===== src/rtl/and_reduce_scheduler.sv =====
// and_reduce_scheduler: two-requester round-robin engine that AND-reduces each operand one bit per clock
// and returns the 1-bit result, tagged with its source, on a valid/ready port.
module and_reduce_scheduler #(
  parameter int WIDTH = 4,
  parameter bit EARLY_EXIT = 0
) (
  input  logic             clk,
  input  logic             rst,
  input  logic             req0_valid,
  input  logic [WIDTH-1:0] req0_data,
  output logic             req0_ready,
  input  logic             req1_valid,
  input  logic [WIDTH-1:0] req1_data,
  output logic             req1_ready,
  output logic             out_valid,
  input  logic             out_ready,
  output logic             out_data,
  output logic             out_src,
  output logic             busy
);
  localparam int CW = $clog2(WIDTH);
  if (WIDTH < 2) begin : g_width_chk
    $error("and_reduce_scheduler: WIDTH must be >= 2");
  end
  typedef enum logic [1:0] {IDLE, REDUCE, DONE} state_t;
  state_t           state_q;
  logic             acc_q, src_q, last_q, out_valid_q, out_data_q, out_src_q, busy_q;
  logic [WIDTH-2:0] sh_q;
  logic [CW-1:0]    cnt_q;
  logic             idle, gnt, take, acc_n;
  logic [WIDTH-1:0] din;
  always_comb begin
    idle  = (state_q == IDLE) & ~rst;
    gnt   = (req0_valid & req1_valid) ? ~last_q : req1_valid;
    take  = idle & (req0_valid | req1_valid);
    din   = gnt ? req1_data : req0_data;
    acc_n = acc_q & sh_q[0];
  end
  assign req0_ready = idle & req0_valid & ~gnt;
  assign req1_ready = idle & req1_valid & gnt;
  assign out_valid  = out_valid_q;
  assign out_data   = out_data_q;
  assign out_src    = out_src_q;
  assign busy       = busy_q;
  // last_q resets to 1 so requester 0 wins the first contention
  always_ff @(posedge clk or posedge rst)
    if (rst) begin
      state_q     <= IDLE;
      acc_q       <= 1'b0;
      sh_q        <= '0;
      cnt_q       <= '0;
      src_q       <= 1'b0;
      last_q      <= 1'b1;
      out_valid_q <= 1'b0;
      out_data_q  <= 1'b0;
      out_src_q   <= 1'b0;
      busy_q      <= 1'b0;
    end else begin
      case (state_q)
        IDLE: if (take) begin
          acc_q  <= din[0];
          sh_q   <= din[WIDTH-1:1];
          cnt_q  <= CW'(WIDTH - 1);
          src_q  <= gnt;
          last_q <= gnt;
          busy_q <= 1'b1;
          if (EARLY_EXIT && !din[0]) begin
            state_q     <= DONE;
            out_valid_q <= 1'b1;
            out_data_q  <= 1'b0;
            out_src_q   <= gnt;
          end else
            state_q <= REDUCE;
        end
        REDUCE: begin
          acc_q <= acc_n;
          sh_q  <= sh_q >> 1;
          cnt_q <= cnt_q - CW'(1);
          if (cnt_q == CW'(1) || (EARLY_EXIT && !acc_n)) begin
            state_q     <= DONE;
            out_valid_q <= 1'b1;
            out_data_q  <= acc_n;
            out_src_q   <= src_q;
          end
        end
        DONE: if (out_ready) begin
          state_q     <= IDLE;
          out_valid_q <= 1'b0;
          busy_q      <= 1'b0;
        end
        default: state_q <= IDLE;
      endcase
    end
endmodule

===== config.mk =====
export PLATFORM = sky130hd
export DESIGN_NAME = and_reduce_scheduler
export DESIGN_NICKNAME = d
export VERILOG_FILES = /design/src/rtl/and_reduce_scheduler.sv
export SDC_FILE = /design/constraint.sdc
export NUM_CORES = 1
export LEC_CHECK = 0
export ABC_AREA = 1
export CAP_MARGIN = 20
export CELL_PAD_IN_SITES_DETAIL_PLACEMENT = 1
export CELL_PAD_IN_SITES_GLOBAL_PLACEMENT = 2
export CORE_MARGIN = 2
export CORE_UTILIZATION = 25
export CTS_BUF_LIST = sky130_fd_sc_hd__clkbuf_4 sky130_fd_sc_hd__clkbuf_8
export DETAILED_ROUTE_END_ITERATION = 7
export PLACE_DENSITY_LB_ADDON = 0.3
export SYNTH_ARGS = -nofsm -noshare
export SYNTH_HDL_FRONTEND = slang
export SYNTH_SLANG_ARGS = --single-unit

===== constraint.sdc =====
create_clock -name clk -period 1.35 [get_ports clk]
set_clock_uncertainty 0.2 [all_clocks]
set_input_delay 0.27 -clock clk [delete_from_list [all_inputs] [get_ports clk]]
set_output_delay 0.27 -clock clk [all_outputs]
set_load 0.005 [all_outputs]

# == Yosys cells after proc, flatten, opt, wreduce, memory -nomap -nowiden ==
# Cells that the tools add are included.
# classes
bitwise_logic,12
n_eq_ne,6
add_sub_neg,1
mux,17
n_reduce_logical,10
# op_table
op,n
AND reduction 3 bit,3
bitwise AND 1 bit,8
2-to-1 mux 2 bit,4
"inequality test 2 bit, second input constant",3
one-hot mux 1 bit (2 select lines),3
one-hot mux 2 bit (3 select lines),1
one-hot mux 3 bit (2 select lines),1
AND reduction 2 bit,3
nonzero test 2 bit,3
2-to-1 mux 1 bit,5
"== test 2 x 1 -> 1 bit, second input constant",2
2-to-1 mux 4 bit,1
one-hot mux 2 bit (2 select lines),1
2-to-1 mux 3 bit,1
NOT 1 bit,3
"== test 2 bit, second input constant",1
zero test 2 bit,1
"subtractor 2 x 1 -> 2 bit, second input constant",1
OR 1 bit,1
# word_totals
in_bits,13
wordCells,56
out_inout_bits,6
reg_bits,14

# == Longest topological paths before layout ==
# Gate-level depths: netlist (run 1).
# depth
depth_word,5
depth_mapped,7
depth_no_buf,7

# == Least setup slack after synthesis (run 1) ==
# Ideal clock, no wire load.
# synth_timing
path_kind,input -> output
from,in rst
to,out req0_ready
cell_stages,3
arrival_time_ns,1.012
n_path_buf,0
slack_ns,-0.132
t_required_ns,0.880
path_cell_list,inv_1 > nand2_1 > nor3_1
# synth_via
elab_chain_cells,4
# synth_rtl
item,line_no,text
"start, declared",8,"input logic rst,"
NOT 1 bit,33,idle = (state_q == IDLE) & ~rst;
bitwise AND 1 bit,33,
bitwise AND 1 bit (2 in series),39,assign req0_ready = idle & req0_valid & ~gnt;
"end, declared",11,"output logic req0_ready,"
# Every way passes these cells.

# == Worst setup path in the final report (run 1) ==
# layout_timing
from,reg last_q
to,out req1_ready
# layout_via
elab_chain_cells,3
# layout_rtl
item,line_no,text
"start, declared",27,"logic acc_q, src_q, last_q, out_valid_q, out_data_q, out_src_q, busy_q;"
"start signal, assigned",65,last_q <= gnt;
NOT 1 bit,34,gnt = (req0_valid & req1_valid) ? ~last_q : req1_valid;
2-to-1 mux 1 bit,34,
bitwise AND 1 bit,40,assign req1_ready = idle & req1_valid & gnt;
"end, declared",14,"output logic req1_ready,"
# Every way passes these cells.

==> impl_results.md, run 1 <==
- Final min period: 1.73 ns
- Post-synthesis sequential area ratio: 0.496
- Area growth, synth to finish: 63.6%
- Top achievable clock speed: about 580 MHz
- Met2 WL: around 1.0 mm
- Outcome: complete, but fails checks
- Max Used Layer: met3
- DRC Markers: 0
- Avg Inst Size Synth: 8.23 µm²
- Initial antenna violation count: 0
- RSZ-0062 raised after global routing: yes
- Clock network power share: 0.135
- Post-Synth XOR/XNOR Area: 0
- Starting density of the core: 0.259
- Relative slew slack: 0.878
- First-pass GRT wire length: 3.37 mm
- Pwr Density: 1970 nW/µm²
- WP buf/inv: 2
- Die area: 3270 µm²
- Drt pass-1 iters: 3
- H-Tree Depth: 1
- Max-slew violations: 0
- Gate power share: 0.534
- Dpl hpwl: approximately 1.4 mm
- Vias in the first global route: 752
- Syn Nets: 100
- Critical Path Sink Type: primary output
- IO Port Bufs: 18
- Clock buffer depth: 2
- Synth top area cells: dfrtp_1, nand2_1, inv_1
- Routed WL per cell: 12.3 µm
- Final critical-path share of the clock period: 1.28
- Critical Path Max Stage Delay: 0.55 ns
- GRT Util Overall: 0.134
- Final wirelength: about 1.9 mm
- Commonest cells after routing, fill and taps aside: nand2_1, buf_4, dfrtp_1
- Final #Nets: about 140
- Largest net degree at the start of global routing: 17
- Cell taking the most area after synthesis: dfrtp_1
- Number of top-level pins: 19
- CTS tree: built
- Crit path DAT: 1.26 ns
- Total negative slack: -1.02 ns
- CTS Hold Bufs: 0
- Synth Area in Adders: 0.0177
- Yosys cell types: 18
- Failing checks: setup timing
- Ant. Diodes: 0
- CP Data Required Time: about 0.9 ns
- Switching Power: roughly 0.00089 W
- Worst skew pair latency: 0.28 ns
- Simple-Gate Fraction of Synth Area: 0.330
- Mapped Cells: 86
- ANT nets after route: 0
- Final Setup Violations: 7
- Layout Cell Area excl Fill: between 1000 and 1500 µm²
- Clk sink count: 14
- Cells along the critical path: nand2_2, nand2_4, buf_4, nor2_2, buf_2
- Clk slew on worst S/H paths: ~0.09 ns
- CP startpoint kind: register
- Worst Tran Pin Value: around 0.18 ns
- Post-synthesis compound-gate area fraction: 0.0813
- Die Y: 57.2 µm
- Fin util: 0.424
- Final Hold Vio Count: 0
- CP Class: register to primary output
- GR Overflow Total: 0
- Int Pwr: 0.00139 W
- Setup ws final: -0.377 ns
- Vias per inst: 4.45
- Initial DRC count: 5
- Switching share of power: 0.391
- Leak pwr: 0.595 nW
- Flops & latches, synth: 14
- Hold Path Class: primary input to async pin
- Via Count: around 700
- Commonest non-fill, non-tap cell in the layout: nand2_1
- Fraction of layout cells with a size suffix above 1: 0.438
- Routed met3 length: 70 µm
- Yosys warns: 0
- CTS Buf Count: 3
- Mux cell area share after synthesis: 0
- M1 wire length: 863 µm
- Crit Path Max Fanout: 2
- Max rail drop VDD: 1350 µV
- Core region area: 2730 µm²
- Synthesized cell area: 708 µm²
- Share of the synthesized area in the top cell type: 0.459
- Largest family of logic cells by synthesized area: simple AND/OR/NAND/NOR gates
- # rows: 19
- Flop pwr share: 0.331
- Die X: ~57 µm
- Dpl cell area: 1010 µm²
- GP Congestion: 0.678
- CTS Root Cell: clkbuf_4
- Max-Cap Viols: 0
- Largest delay share family, worst path: flip-flops
- Slowest-stage cell, CP: dfstp_2
==> registers in the layout, summed over array words and instances (netlist names) <==
signal	count
last_q	1
acc_q	1
state_q	2
sh_q	3
out_data	1
cnt_q	2
busy	1
src_q	1
out_src	1
out_valid	1
==> kinds of logic after synthesis <==
group	Yosys count
AND/OR/NAND/NOR	47
flip-flops	14
AO/OA/AOI/OAI	10
adder cells (fa/ha/maj)	1
buffers and inverters	14
==> Yosys cell counts <==
library cell / n
and3_2: 1
nand3_2: 1
nand2_1: 30
o21ai_1: 4
nand2_4: 1
inv_2: 3
dfstp_2: 1
nor3_1: 1
o21ai_2: 1
nor2_4: 1
inv_1: 11
nand3_4: 1
a21oi_2: 1
o21ai_0: 4
nand3_1: 8
ha_1: 1
nor2_2: 3
dfrtp_1: 13
==> power by group through the flow <==
stage | Sequential (W) | Clock (W) | Combinational [W]
after floorplan | 0.000745 | 0 | 0.000581
after global placement | 0.000744 | 0 | 0.00101
after detailed placement | 0.000751 | 0 | 0.00103
after CTS | 0.000745 | 0.000316 | 0.00113
after global routing | 0.000781 | 0.000338 | 0.00137
final | 0.000755 | 0.000308 | 0.00122
==> through the flow <==
step | setup WS (ns) | hold slack, ns | total power (W) | cells
6_report | -0.377 | 0.0240 | 0.00228 | 159
3_5_place_dp | -0.736 | 0.262 | 0.00178 | 145
5_1_grt | -0.435 | 0.0220 | 0.00249 | 159
3_3_place_gp | -0.707 | 0.260 | 0.00175 | 145
2_1_floorplan | 0.00830 | -0.0954 | 0.00133 | 86
4_1_cts | -0.381 | 0.0213 | 0.00219 | 155
==> what timing repair did <==
item	4_1_cts	5_1_grt
resized for setup	36	10
endpoints found under the setup margin	16	16
cloned	1	0
pin swaps	5	1
setup buffers	8	5
==> worst min-delay path, cell delays in order <==
cell and delay [ns]:
dlygate4sd2_1 0.25, clkinvlp_4 0.07, buf_4 0.11, buf_12 0.15
==> final timing paths <==
kind                                    start            endpoint  cells past startpoint  slack (ns)
min in group clk           last_q$_DFFE_PP1P_  last_q$_DFFE_PP1P_                      2        0.30
min reg2reg                last_q$_DFFE_PP1P_  last_q$_DFFE_PP1P_                      2        0.30
max                        last_q$_DFFE_PP1P_          req1_ready                      5       -0.38
max reg2reg                last_q$_DFFE_PP1P_   acc_q$_DFFE_PP0P_                      9       -0.13
min                                       rst   src_q$_DFFE_PP0P_                      4        0.02
max in group asynchronous                 rst  last_q$_DFFE_PP1P_                      4        0.72
==> layer usage <==
layer  vias up  GRT usage
li1        357          -
met1       340      0.167
met2        10      0.233
met3         0     0.0476
met4         0    0.00997
met5         -          0
==> area by class of cell <==
cell class	instances	area, µm²
sequential	14	352
multi-input combinational	59	359
timing repair buffer	37	309
clock buffer	4	36.3
tap	31	38.8
fill	329	1580
inverter	14	63.8
Power figures use the tool's default switching activity.
==> inputs of run 2 (changes only) <==
Settings changed: SKIP_CTS_REPAIR_TIMING set to 1.
==> run 2 against run 1 <==
  * The run still ends with setup timing left
  * Combinational power grew 4%
  * Sequential power shrank 2%
  * Sequential share of layout area shrank 0.98 points
  * Utilization grew 1.4 points
  * Clock-buffer cell count is the same
  * Final cell count grew 1.3%
  * Non-clock buffer count grew 2
  * Largest cell class is now buffers
  * Largest power group unchanged
  * Highest routed layer unchanged
==> impl_results.md, run 2 (synthesis gave the netlist of run 1 again) <==
- Outcome: complete, but fails checks
- Failing checks: setup timing
- Max-Cap Viols: 0
- Fin util: 0.438
- Critical Path Sink Type: primary output
- Hold Path Class: register to register
- # rows: 19
- Final critical-path share of the clock period: 1.28
- Cells along the critical path: nand2_2, nand2_2, inv_2, nor3_2, buf_2
- CTS tree: built
- Critical Path Max Stage Delay: 0.55 ns
- Relative slew slack: 0.863
- DRC Markers: 0
- GRT Util Overall: 0.120
- H-Tree Depth: 1
- Crit Path Max Fanout: 3
- Die Y: 57.2 µm
- IO Port Bufs: 18
- Hold Slack: 0.299 ns
- Final wirelength: 2.02 mm
- Vias in the first global route: 712
- Pwr Density: 1940 nW/µm²
- Total negative slack: -1.07 ns
- Dpl hpwl: around 1.4 mm
- RSZ-0062 raised after global routing: yes
- Initial DRC count: 6
- Die area: 3270 µm²
- Global route hottest layer: met2
- CP startpoint kind: register
- Largest net degree at the start of global routing: 16
- Routed WL per cell: 12.5 µm
- FILL cells: 323
- Commonest cells after routing, fill and taps aside: nand2_1, buf_4, dfrtp_1
- Top achievable clock speed: 578 MHz
- GR met2 Demand/Resource: 0.212
- Total Power: 0.00232 W
- Leak pwr: 0.661 nW
- GR Overflow Total: 0
- Commonest non-fill, non-tap cell in the layout: nand2_1
- CTS Root Cell: clkbuf_4
- Final Setup Violations: 9
- GP Congestion: 0.678
- Max-slew violations: 0
- CP Data Required Time: approximately 0.88 ns
- Core region area: 2730 µm²
- Met1 usage: 0.144
- Fraction of layout cells with a size suffix above 1: 0.400
- Largest delay share family, worst path: flip-flops
- CP Class: register to primary output
- WP buf/inv: 2
- Final min period: 1.73 ns
- First-pass GRT wire length: 3.04 mm
- Area growth, synth to finish: 69.1%
- CTS Buf Count: 3
- R2R setup slack: -0.09 ns
- Ant. Diodes: 0
- Clock buffer depth: 2
- Initial antenna violation count: 0
- Slowest-stage cell, CP: dfstp_2
- Final #Nets: 145
- Max rail drop VDD: 1360 µV
- Clk slew on worst S/H paths: 0.09 ns
- Regs by FF count: sh_q x3, cnt_q x2, state_q x2
- Via Count: roughly 720
- Die X: 57.2 µm
- Starting density of the core: 0.259
- Worst Tran Pin Value: approximately 0.2 ns
- Vias per inst: 4.45
- Number of top-level pins: 19
- Setup ws final: -0.379 ns
- Max reg flops: 3
- Clk sink count: 14
- Worst skew pair latency: 0.28 ns
- Top reg by flops: sh_q
- Crit path DAT: 1.26 ns
- Drt pass-1 iters: 4
- Met3 Track Usage GR: 0.0476
- Crit path top cell by count: nand2_2
- Final Hold Vio Count: 0
- ANT nets after route: 0
==> run 2: changes by cell type in the layout (fill, tap and decap cells not counted), sizes merged <==
cell / change
dlymetal6s2s: +7
dlygate4sd2: -3
clkbuf: -2
buf: -1
dlygate4sd3: +1
==> run 2: where the power goes <==
part / switching (W) / internal (W) / leakage [nW]
sequential: 0.000113 / 0.000629 / 0.168
combinational: 0.000640 / 0.000633 / 0.472
clock: 0.000140 / 0.000164 / 0.0210
==> run 2: worst paths after layout <==
check	from	to	depth (start not counted)
setup / recovery	last_q$_DFFE_PP1P_	req0_ready	5
min in group asynchronous	rst	out_src$_DFFE_PP0P_	4
setup reg to reg	last_q$_DFFE_PP1P_	sh_q[1]$_DFFE_PP0P_	8
hold / removal	cnt_q[0]$_DFFE_PP0P_	cnt_q[0]$_DFFE_PP0P_	1
hold reg to reg	cnt_q[0]$_DFFE_PP0P_	cnt_q[0]$_DFFE_PP0P_	1
max in group asynchronous	rst	last_q$_DFFE_PP1P_	5
==> run 2: final cells by class <==
type,instances,area (µm²),area share
Timing Repair Buffer,39,364,0.304
Clock buffer,4,36.3,0.0303
Multi-Input combinational cell,59,345,0.288
Inverter,14,61.3,0.0512
Sequential cell,14,352,0.294
Tap cell,31,38.8,0.0324
==> run 2: worst reg2reg max path: stages, from the launching register on <==
cell     delay, ns
dfstp_2       0.55
nand2_2       0.06
nand2_2       0.10
inv_2         0.05
buf_4         0.14
nand2_2       0.05
nand2_1       0.05
nand2_1       0.05
nand3_1       0.07
==> run 2: per-layer routing <==
metal  vias up  part of all wire
met5         -                 0
met4         0                 0
met3         0             0.038
met2        10              0.51
met1       344              0.45
li1        362                 -
==> run 2: through the flow <==
step | worst slack, ns | instances | cell area (µm²)
2_1_floorplan | 0.00830 | 86 | 719
3_3_place_gp | -0.707 | 145 | 1010
3_5_place_dp | -0.736 | 145 | 1010
4_1_cts | -0.822 | 149 | 1050
5_1_grt | -0.459 | 161 | 1200
6_report | -0.379 | 161 | 1200
==> RTL edit 1: new RTL, settings of run 2 <==
Change the parameter `WIDTH` from 4 to 8.
--- a/src/rtl/and_reduce_scheduler.sv
+++ b/src/rtl/and_reduce_scheduler.sv
@@ -3,3 +3,3 @@
 module and_reduce_scheduler #(
-  parameter int WIDTH = 4,
+  parameter int WIDTH = 8,
   parameter bit EARLY_EXIT = 0
Ports: changed (resized req0_data and req1_data); port bits go from 19 to 27. The function was not compared with the original's and may differ.
==> RTL edit 1 against run 2 <==
- the run ends with hold timing, setup timing left
- area after synthesis up 49%
- synthesized cell count up 48%
- hold slack worse by 0.38 ns
- setup slack better by 0.043 ns
- total power up 36%
- clock power up 33%
- wire length up 41%
- design area up 44%
- utilization down 1.0 points
- sequential power up 36%
- sequential cell count up 5
- largest power group unchanged
==> RTL edit 1: results (changes against run 2) <==
Status
  – Outcome: finished with violations
  – Failing checks: hold timing, setup timing

Global routing
  – Largest net degree at the start of global routing: 21 (+5)
  – M2 GR Usage: 23.3% (+2.1 points)
  – GRT Total Usage: 13.3% (+1.3 points)
  – Vias in the first global route: 1050 (+47%)
  – GRT met1 Usage: 16.1% (+1.7 points)

Cells and area
  – Top Registers: sh_q (7), cnt_q (3), state_q (2)
  – Inverters: 16 (+2)
  – Filler Cells Inserted: 478 (+48%)
  – Seq area share: 27.7% (-1.7 points)
  – Flip-flop count of the largest register after layout: 7 (+4)
  – Layout net count: 196 (+35%)
  – Multi-input combinational area share: 35.5% (+6.7 points)
  – Clock buf/inv share: 2.83% (-0.20 points)
  – Multi-In Gates: 89 (+51%)

Worst setup path
  – Worst r2r src: state_q[1]$_DFFE_PP0P_
  – Reg2reg end: sh_q[4]$_DFFE_PP0P_
  – R2r setup slk: -0.18 ns (-0.09 ns)

Routing
  – DR WL met2: 1.49 mm (+45%)
  – Wirelength per Cell: 12.8 µm (+2.4%)
  – DR iter-0 viols: 10 (+4)
  – Wire length on met1: 1.22 mm (+34%)
  – Highest routed metal layer: met4

Power and ir drop
  – Max VDD drop: 544 µV (-60%)
  – Comb power frac: 55.1% (+0.2 points)
  – Clk pwr share: 12.8% (-0.3 points)

Logic synthesis
  – Synth unique cells: 21 (+3)
  – Top post-synthesis cells by area: dfrtp_1 (43%), nand2_1 (16%), nand3_2 (10%), inv_1 (4.6%), o21ai_0 (3.3%)
  – Most common library cells after synthesis: nand2_1 (45), dfrtp_1 (18), inv_1 (13), nand3_2 (11), o21ai_0 (7)
  – Syn_nets: 150 (+50%)
  – Mapped Cells: 127 (+48%)
  – Sequential area share after synthesis: 45.2% (-4.5 points)

Timing
  – Worst hold slack: -0.0781 ns (-0.377 ns)
  – Fin. Hold Viols: 18 (+18)
  – Final setup viols: 17 (+8)
  – Final WS setup: -0.336 ns (+0.0433 ns)
  – Slew HR: 84.2% (-2.1 points)

Clock tree
  – CTS sink cnt: 19 (+5)
  – Root Buffer: clkbuf_8
  – CTS clk-pin slew, worst paths: 0.07 ns (-0.02 ns)

Place
  – DP Area: 1500 µm² (+48%)
## RTL edit 1: kinds of logic (layout without fill, tap and decap cells)
kind of cell / count (synthesis) / count (layout) / synth area share, %
and+or+nand+nor: 75 / 75 / 36.7
DFF: 19 / 19 / 45.2
buffers and inverters: 19 / 64 / 9.13
AOI/OAI and AO/OA: 11 / 11 / 5.81
adders and majority gates: 2 / 2 / 2.37
xor gates and xnor gates: 1 / 1 / 0.831
## RTL edit 1: metrics by stage
step / TNS, ns / hold slack, ns / total power [mW] / setup slack [ns]
floorplan: -0.00862 / -0.0644 / 1.79 / -0.00862
global placement: -9.43 / 0.261 / 2.32 / -0.730
detailed placement: -10.14 / 0.261 / 2.40 / -0.743
CTS: -7.21 / 0.245 / 2.82 / -0.792
global route: -3.46 / -0.0713 / 3.42 / -0.397
finish: -2.41 / -0.0781 / 3.16 / -0.336
==> RTL edit 2: new RTL, config.mk and constraints of run 2 <==
Without the edit above. Re-encode `state_t` (3 states) as one-hot, 3 bits wide.
--- a/src/rtl/and_reduce_scheduler.sv
+++ b/src/rtl/and_reduce_scheduler.sv
@@ -24,3 +24,3 @@
   end
-  typedef enum logic [1:0] {IDLE, REDUCE, DONE} state_t;
+  typedef enum logic [2:0] {IDLE = 3'b001, REDUCE = 3'b010, DONE = 3'b100} state_t;
   state_t           state_q;
Check against the original RTL: no difference found for any inputs over 10 cycles, from zero or initial values and one cycle with rst high; not proved beyond that.
==> RTL edit 2 against run 2 <==
- the run still ends with setup timing left
- combinational power up 9%
- sequential power grew 6.9%
- clock power is 13% lower
- global-route usage grew 2.5 points
- setup slack lost 0.065 ns
- synthesized cell count up 30%
- sequential cell count rose by 1
- total power up 5.0%
- die area grew 15%
- wire length up 18%
- area after synthesis up 16%
- design area is 11% higher
- critical path type unchanged
- highest routed layer is now met4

----

TASK DIRECTIONS:
All lines above that include the word "still" should be located and copied.

FINISHED EXERCISE:
  * The run still ends with setup timing left
- the run still ends with setup timing left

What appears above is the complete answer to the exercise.